Thursday, June 4, 2020
New York State Modernizes its Surrogacy Laws
by Sital Kalantry, Clinical Professor of Law, Cornell Law School and Darrell White, 2020 J.D., Cornell Law School
Until recently, New York state’s anti-surrogacy statute passed in 1992 was one of the most restrictive surrogacy laws in the United States. Over the last two decades, states have moved to modernize their surrogacy laws, but New York continued to hold out. Radical feminists and religious groups came together to resist efforts by LGBTQI+ and fertility organizations to legalize surrogacy. After the bill to legalize surrogacy, known as the Child-Parent Security Act (CPSA), failed in the state legislature last year, Governor Cuomo used his executive power to include the CPSA in the state budget. The budget was passed in April 2020.
New York initially prohibited compensated surrogacy after the nationally televised Baby M case from its neighboring state, New Jersey. A traditional surrogate sued the intended father to nullify the surrogacy contract and the New Jersey Supreme Court ruled that surrogacy contracts were against public policy. In 1988, the New York Task Force on Life and the Law, argued that New York should ban surrogacy, because it could disrupt traditional relationships and because the long-term effects of the fertility technology was unknown. Thereafter, the New York state legislature passed a statute that imposed fines and criminal sanctions on those who facilitated any type of compensated surrogacy arrangement.
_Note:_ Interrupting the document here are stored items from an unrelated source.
File: config.mk
export PLATFORM = sky130hd
export DESIGN_NAME = frame_min_max_tracker
export DESIGN_NICKNAME = d
export VERILOG_FILES = /design/src/rtl/frame_track_pkg.sv /design/src/rtl/mag_compare.sv /design/src/rtl/frame_min_max_tracker.sv
export SDC_FILE = /design/constraint.sdc
export NUM_CORES = 1
export LEC_CHECK = 0
export ABC_AREA = 1
export BUFFER_PORTS_ARGS = -buffer_cell sky130_fd_sc_hd__buf_2
export CELL_PAD_IN_SITES_DETAIL_PLACEMENT = 1
export CELL_PAD_IN_SITES_GLOBAL_PLACEMENT = 1
export CORE_UTILIZATION = 41
export CTS_BUF_LIST = sky130_fd_sc_hd__clkbuf_8 sky130_fd_sc_hd__clkbuf_16
export CTS_CLUSTER_SIZE = 14
export DETAILED_ROUTE_END_ITERATION = 8
export PLACE_DENSITY_LB_ADDON = 0.1
export SETUP_SLACK_MARGIN = 0.02
export SLEW_MARGIN = 15
export SYNTH_ARGS = -nofsm -noshare
export SYNTH_HDL_FRONTEND = slang
export SYNTH_HIERARCHICAL = 1
export SYNTH_SLANG_ARGS = --single-unit
File: constraint.sdc
create_clock -name clk -period 10.4 [get_ports clk]
set_input_delay 1.56 -clock clk [delete_from_list [all_inputs] [get_ports clk]]
set_output_delay 1.56 -clock clk [all_outputs]
set_load 0.05 [all_outputs]
File: src/rtl/frame_track_pkg.sv
// Shared types and default widths for the frame min/max tracker.
// frame_result_t is the default-width record layout seen by downstream consumers.
package frame_track_pkg;

  localparam int unsigned DefWidth = 20;
  localparam int unsigned DefIdxW  = 8;

  typedef enum logic [1:0] {
    StIdle,
    StAccum,
    StHold
  } state_e;

  typedef struct packed {
    logic [DefWidth-1:0] max;
    logic [DefWidth-1:0] min;
    logic [DefIdxW-1:0]  max_idx;
    logic [DefIdxW-1:0]  min_idx;
    logic [DefIdxW:0]    count;
  } frame_result_t;

endpackage

File: src/rtl/mag_compare.sv
// Combinational unsigned magnitude comparator.
// The most significant differing bit decides the result.
module mag_compare #(
  parameter int unsigned WIDTH = 20
) (
  input  logic [WIDTH-1:0] a,
  input  logic [WIDTH-1:0] b,
  output logic             gt,
  output logic             lt,
  output logic             eq
);

  logic found;

  always_comb begin
    gt    = 1'b0;
    lt    = 1'b0;
    found = 1'b0;
    for (int i = WIDTH - 1; i >= 0; i--) begin
      if (!found && (a[i] != b[i])) begin
        gt    = a[i];
        lt    = b[i];
        found = 1'b1;
      end
    end
    eq = !found;
  end

endmodule

File: src/rtl/frame_min_max_tracker.sv
// Tracks max/min value, their first-occurrence indices and sample count per frame,
// then holds one result record on a valid/ready output until it is consumed.
module frame_min_max_tracker
  import frame_track_pkg::*;
#(
  parameter int unsigned WIDTH = DefWidth,
  parameter int unsigned IDX_W = DefIdxW
) (
  input  logic             clk,
  input  logic             rst_n,
  input  logic [WIDTH-1:0] in_data,
  input  logic             in_valid,
  input  logic             in_last,
  output logic             in_ready,
  output logic [WIDTH-1:0] out_max,
  output logic [WIDTH-1:0] out_min,
  output logic [IDX_W-1:0] out_max_idx,
  output logic [IDX_W-1:0] out_min_idx,
  output logic [IDX_W:0]   out_count,
  output logic             out_valid,
  input  logic             out_ready
);

  // Same layout as frame_result_t, but sized by this instance's parameters.
  typedef struct packed {
    logic [WIDTH-1:0] max;
    logic [WIDTH-1:0] min;
    logic [IDX_W-1:0] max_idx;
    logic [IDX_W-1:0] min_idx;
    logic [IDX_W:0]   count;
  } result_t;

  localparam logic [IDX_W:0]   CountMax = {1'b1, {IDX_W{1'b0}}};
  localparam logic [IDX_W-1:0] IdxMax   = {IDX_W{1'b1}};

  state_e           state_q, state_d;
  result_t          res_q, res_d;
  logic [IDX_W-1:0] idx_q, idx_d;

  logic max_gt, max_lt, max_eq;
  logic min_gt, min_lt, min_eq;
  logic unused_cmp;

  mag_compare #(.WIDTH(WIDTH)) u_cmp_max (
    .a  (in_data),
    .b  (res_q.max),
    .gt (max_gt),
    .lt (max_lt),
    .eq (max_eq)
  );

  mag_compare #(.WIDTH(WIDTH)) u_cmp_min (
    .a  (in_data),
    .b  (res_q.min),
    .gt (min_gt),
    .lt (min_lt),
    .eq (min_eq)
  );

  // Only strict gt/lt drive updates; equal samples keep the first occurrence.
  assign unused_cmp = max_lt ^ max_eq ^ min_gt ^ min_eq;

  always_ff @(posedge clk) begin
    if (!rst_n) begin
      state_q <= StIdle;
      res_q   <= '0;
      idx_q   <= '0;
    end else begin
      state_q <= state_d;
      res_q   <= res_d;
      idx_q   <= idx_d;
    end
  end

  always_comb begin
    state_d   = state_q;
    res_d     = res_q;
    idx_d     = idx_q;
    in_ready  = (state_q != StHold);
    out_valid = (state_q == StHold);

    unique case (state_q)
      StIdle: begin
        if (in_valid) begin
          res_d.max     = in_data;
          res_d.min     = in_data;
          res_d.max_idx = '0;
          res_d.min_idx = '0;
          res_d.count   = {{IDX_W{1'b0}}, 1'b1};
          idx_d         = {{(IDX_W-1){1'b0}}, 1'b1};
          state_d       = in_last ? StHold : StAccum;
        end
      end
      StAccum: begin
        if (in_valid) begin
          if (max_gt) begin
            res_d.max     = in_data;
            res_d.max_idx = idx_q;
          end
          if (min_lt) begin
            res_d.min     = in_data;
            res_d.min_idx = idx_q;
          end
          res_d.count = (res_q.count == CountMax) ? res_q.count : res_q.count + 1'b1;
          idx_d       = (idx_q == IdxMax) ? idx_q : idx_q + 1'b1;
          if (in_last) begin
            state_d = StHold;
          end
        end
      end
      StHold: begin
        if (out_ready) begin
          state_d = StIdle;
        end
      end
      default: state_d = StIdle;
    endcase
  end

  assign out_max     = res_q.max;
  assign out_min     = res_q.min;
  assign out_max_idx = res_q.max_idx;
  assign out_min_idx = res_q.min_idx;
  assign out_count   = res_q.count;

endmodule

---- Word level (Yosys, flattened, before mapping) ----
Cells that the tools add are included.
storage, ports and cells
  input port bits ......................... 25
  word-level logic and storage cells ...... 241
  register bits ........................... 75
cells by class
  multiplexer cells ....................... 96
  reductions and logical operators ........ 83
  eq/ne operators ......................... 53
  add/sub/neg operators ................... 2
operators with widths
  kind                                                              count
  65-bit two-way mux                                                2
  65-bit case mux with 2 select lines                               1
  1-bit two-way mux                                                 78
  20-bit two-way mux                                                2
  8-bit two-way mux                                                 5
  1-bit != test                                                     40
  1-bit logical AND                                                 38
  1-bit zero test                                                   38
  4-bit AND reduction                                               5
  2-bit != test (second input constant)                             8
  8-bit case mux with 2 select lines                                1
  2-bit two-way mux                                                 5
  9-bit by 1-bit adder with 9-bit output (second input constant)    1
  9-bit == test (second input constant)                             1
  9-bit two-way mux                                                 1
  8-bit by 1-bit adder with 8-bit output (second input constant)    1
  8-bit == test (second input constant)                             1
  2-bit case mux with 3 select lines                                1
  2-bit by 1-bit == test with 1-bit output (second input constant)  1
  2-bit == test (second input constant)                             1
  2-bit zero test                                                   1
  2-bit by 1-bit != test with 1-bit output (second input constant)  1
  2-bit nonzero test                                                1

---- Logic depth before layout (Yosys ltp) ----
  depth in word-level cells ............... 62
  depth in mapped cells ................... 37

---- By module ----
Netlist, hierarchy kept.
modules (own cells, without submodules)
  module                 seq. area each (sq um)  cells each  times used  area an instance (sq um)
  frame_min_max_tracker  1501.4                  439         1           3106.7
  mag_compare            0.0                     222         2           1027.2

---- Least setup slack after synthesis ----
OpenSTA, ideal clock, no wires.
  path type ............................... input port to flip-flop
  start ................................... in in_data[19]
  end ..................................... reg res_q (netlist bit out_min[17])
  required time ........................... 10.284 ns
  setup slack ............................. 5.842 ns
  stages on the path ...................... 29
  arrival time ............................ 4.442 ns
  cell sequence ........................... inv_1 ha_1 nand3_2 nor2_2 nand2_2 nor2_4 nand2_2 nor3_4 nand2_2 nor3_4 nand2_2 nor2_2 nand3_2 inv_2 nand2_2 nor2_2 nand2_2 nor2_1 nand2_1 o21ai_0 inv_1 nand2_1 nand2_1 o21ai_4 inv_2 buf_4 buf_6 nor2_1 nor2_1
between the ends
  longest elaborated chain between the ends .. 61
  elaborated cells on any way between the ends .. 80
  those cells by class .................... eq/ne (2); mux (39); reduce/logical (39)
RTL lines
  element                                 line                         text
  from (decl)                             frame_min_max_tracker.sv:11  input logic [WIDTH-1:0] in_data,
  1-bit != test *                         mag_compare.sv:20            if (!found && (a[i] != b[i])) begin
  1-bit two-way mux                       mag_compare.sv:20
  1-bit zero test                         mag_compare.sv:20
  1-bit logical AND                       mag_compare.sv:20
  1-bit two-way mux                       mag_compare.sv:20
  1-bit zero test                         mag_compare.sv:20
  1-bit logical AND                       mag_compare.sv:20
  1-bit two-way mux                       mag_compare.sv:20
  (+46 left out)                          n/a
  1-bit logical AND                       mag_compare.sv:20
  1-bit two-way mux                       mag_compare.sv:20
  1-bit zero test                         mag_compare.sv:20
  1-bit logical AND                       mag_compare.sv:20
  1-bit two-way mux *                     mag_compare.sv:20
  via min_lt                              frame_min_max_tracker.sv:41  logic min_gt, min_lt, min_eq;
  2-bit != test (no source line) *        n/a
  4-bit AND reduction (no source line) *  n/a
  to (signal assigned)                    frame_min_max_tracker.sv:70  res_q <= res_d;
  to (decl)                               frame_min_max_tracker.sv:37  result_t res_q, res_d;
Mark *: on every way through the listed nets, which the timed path passes. The rest lies on a longest branch.
A chain may end at the register's enable or synchronous reset.

---- Worst setup path after layout ----
  start ................................... in in_data[19]
  end ..................................... reg res_q (netlist bit out_min_idx[0])
Same word-level chain as after synthesis.

==> flow_metrics.py <==
metrics = {
    "floorplan": {
        "ios": 92,
        "dieHeight_um": 109,
        "core_um2": 11000,
        "initial_core_util_pct": 42.8,
        "row_count": 38,
        "die_area_um2": 11900,
        "die_w_um": 109,
    },
    "setup_path": {
        "cp_max_fo": 29,
        "r2r_cells": 26,
        "path_class": "in -> reg",
        "worst_setup_path_start_kind": "input pin",
        "critPathArrivalTime_ps": 5660,
        "cp_data_required_time_ps": 10600,
        "endpoint_kind": "flip-flop",
    },
    "synthesis": {
        "syn_area_um2": 4700,
        "syn_inst": 770,
        "syn_area_per_cell_um2": 6.10,
        "synth_fp_nets": 801,
        "yosysWarnings": 6,
    },
    "route": {
        "drtIter0Drc": 148,
        "wire_per_inst_um": 13.8,
        "drc": 0,
        "final_antenna_net_count": 0,
        "drtPass1Iterations": 4,
        "num_vias": 5078,
        "viasPerCell": 5.09,
        "wl_um": 13700,
    },
    "worst_hold_path": {
        "hold_path_class": "reg -> reg",
        "hold_depth": 2,
    },
    "cts": {
        "cts_sinks": 75,
        "cts_buffers": 9,
        "cts_tree": "yes",
        "ctsResizeCount": 0,
        "post-cts-setup-buffers": 0,
        "htree_levels": 3,
        "cts-hold-fix-buffers": 0,
        "clk_pin_slew_ps": 60,
        "root_buffer": "clkbuf_16",
        "cts.path.max_buffers": 2,
        "clk_latency_ps": 340,
    },
    "run": {
        "cap_violations": 0,
    },
    "cells_and_area": {
        "drive_above_1_share_pct": 17.7,
        "area_delta_synth_final_pct": 17.2,
        "final_common_cell": "nor2_1",
        "num-nets-final": 884,
        "antenna_cells": 0,
        "nFillCells": 1576,
        "multi_input_area_um2": 2660,
        "final_cell_mix": "nor2_1 (204), nand2_1 (141), inv_1 (107), buf_2 (91), o21ai_0 (80)",
        "seqCellArea_um2": 1500,
        "final_area_um2": 5510,
        "post-route-util_pct": 50.1,
    },
    "power_and_ir_drop": {
        "p_comb_share_pct": 30.9,
        "power.internal_mw": 0.551,
        "clockPowerShare_pct": 32.1,
        "switchingPower_mw": 0.366,
        "peakVddDrop_mv": 0.0774,
        "power.leakage_nw": 2.70,
        "p_seq_share_pct": 37.0,
        "cellPowerDensity_nw_per_um2": 166,
        "switching_share_pct": 39.9,
    },
    "global_route": {
        "grt_pass1_wl_um": 22900,
        "gr-usage-all-layers_pct": 24.2,
        "gr-total-overflow": 0,
        "grt_max_degree": 63,
        "antenna_found_initial": 0,
        "first_global_vias": 5016,
    },
    "place": {
        "io_buffer_count": 91,
        "gp_congestion": 0.845,
        "place_area_um2": 5230,
        "hpwl_um": 10000,
    },
    "run_status": {
        "status": "completed",
    },
    "timing": {
        "hold_viol_final": 0,
        "setup_viol": 0,
        "period_needed_ps": 5470,
        "finalCritPeriodShare_pct": 52.6,
        "max_freq_mhz": 183,
        "slew_headroom_pct": 34.3,
        "report.final.slew_viol_count": 0,
        "tightestPinTransition_ps": 985,
        "rsz0062_at_grt": "false",
        "skew_ps": 8.78,
        "fin_tns_setup_ps": 0,
    },
}
## per-layer routing
layer  global-route usage (%)  share of wire, %  vias up  routed length (um)
met5                        0                 0        -                   0
met4                     8.11               1.4        0                 193
met3                     2.57               2.5       15                 349
met2                     45.0                51       71                7070
met1                     28.5                45     2438                6130
li1                         -                 -     2554                   -
## worst paths after layout
path	end	start	slack [ps]
min	out_max_idx[2]$_SDFFE_PN0P_	out_max_idx[2]$_SDFFE_PN0P_	490
max	out_min_idx[0]$_SDFFE_PN0P_	in_data[19]	4930
max reg2reg	out_min_idx[0]$_SDFFE_PN0P_	out_min[19]$_SDFFE_PN0P_	6010
min reg2reg	out_max_idx[2]$_SDFFE_PN0P_	out_max_idx[2]$_SDFFE_PN0P_	490
## state kept, by name, indices dropped and copies added, names as in the netlist
name,cells
idx_q,8
out_count,9
out_max,20
out_max_idx,8
out_min,20
out_min_idx,8
state_q,2
## worst max-delay path, cell delays in order
cell and delay (ps):
buf_2 130, inv_1 50, ha_1 370, nand3_2 100
nor2_2 150, nand2_2 100, nor2_4 130, nand2_2 90
nor3_4 220, nand2_2 100, nor3_4 200, nand2_2 90
nor2_2 140, nand3_2 110, inv_2 80, nand2_2 60
nor2_2 110, nand2_2 70, nor2_1 90, nand2_1 70
o21ai_0 80, inv_1 60, nand2_1 60, nand2_1 70
o21ai_4 590, inv_2 440, o21ai_0 270, a21oi_1 60
## power by group through the flow
stage | clock (mW) | combinational, mW | sequential (mW)
2_1_floorplan | 0 | 0.132 | 0.426
4_1_cts | 0.300 | 0.285 | 0.340
5_1_grt | 0.312 | 0.311 | 0.343
6_report | 0.294 | 0.283 | 0.340
3_5_place_dp | 0 | 0.282 | 0.346
3_3_place_gp | 0 | 0.272 | 0.345
## layout make-up
cell class	instances	area share (%)
clock buffer	10	4.34
clock inverter	6	0.727
inverter	116	7.91
multi-input combinational	560	48.3
sequential	75	27.3
tap	140	3.18
timing repair buffer	91	8.27
## metrics by stage
stage,instances,total power [mW],hold WS [ps],setup WS [ps]
after global placement,982,0.617,461,4780
after CTS,998,0.925,497,4880
final,998,0.917,492,4930
after detailed placement,982,0.629,486,4550
after global routing,998,0.967,509,4430
after floorplan,770,0.558,466,5930
(Power assumes the default switching activity.)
The battle to legalize surrogacy in New York started almost a decade ago. The CPSA was first introduced in the New York State Assembly in 2012 and in the New York State Senate in 2017. While the CPSA was being considered in 2017, the Cornell International Human Rights Clinic published a report pointing out that the stringent anti-surrogacy law in New York had become an outlier in the United States and that many of the societal and technological concerns that prompted the law were no longer valid.
The CPSA remained stalled in the judiciary committee of the legislature for many years. During the 2019 session of the state legislature, the CPSA made it farther than ever before; it passed the New York State Senate. However, it was not introduced in the Assembly for vote in large part because radical feminists and Catholic groups objected. They argued that if New York were to legalize surrogacy, poor and immigrant women would be trafficked to and exploited in New York. Other concerns raised related to the safety of in-vitro fertilization and health of surrogates during pregnancy and birth.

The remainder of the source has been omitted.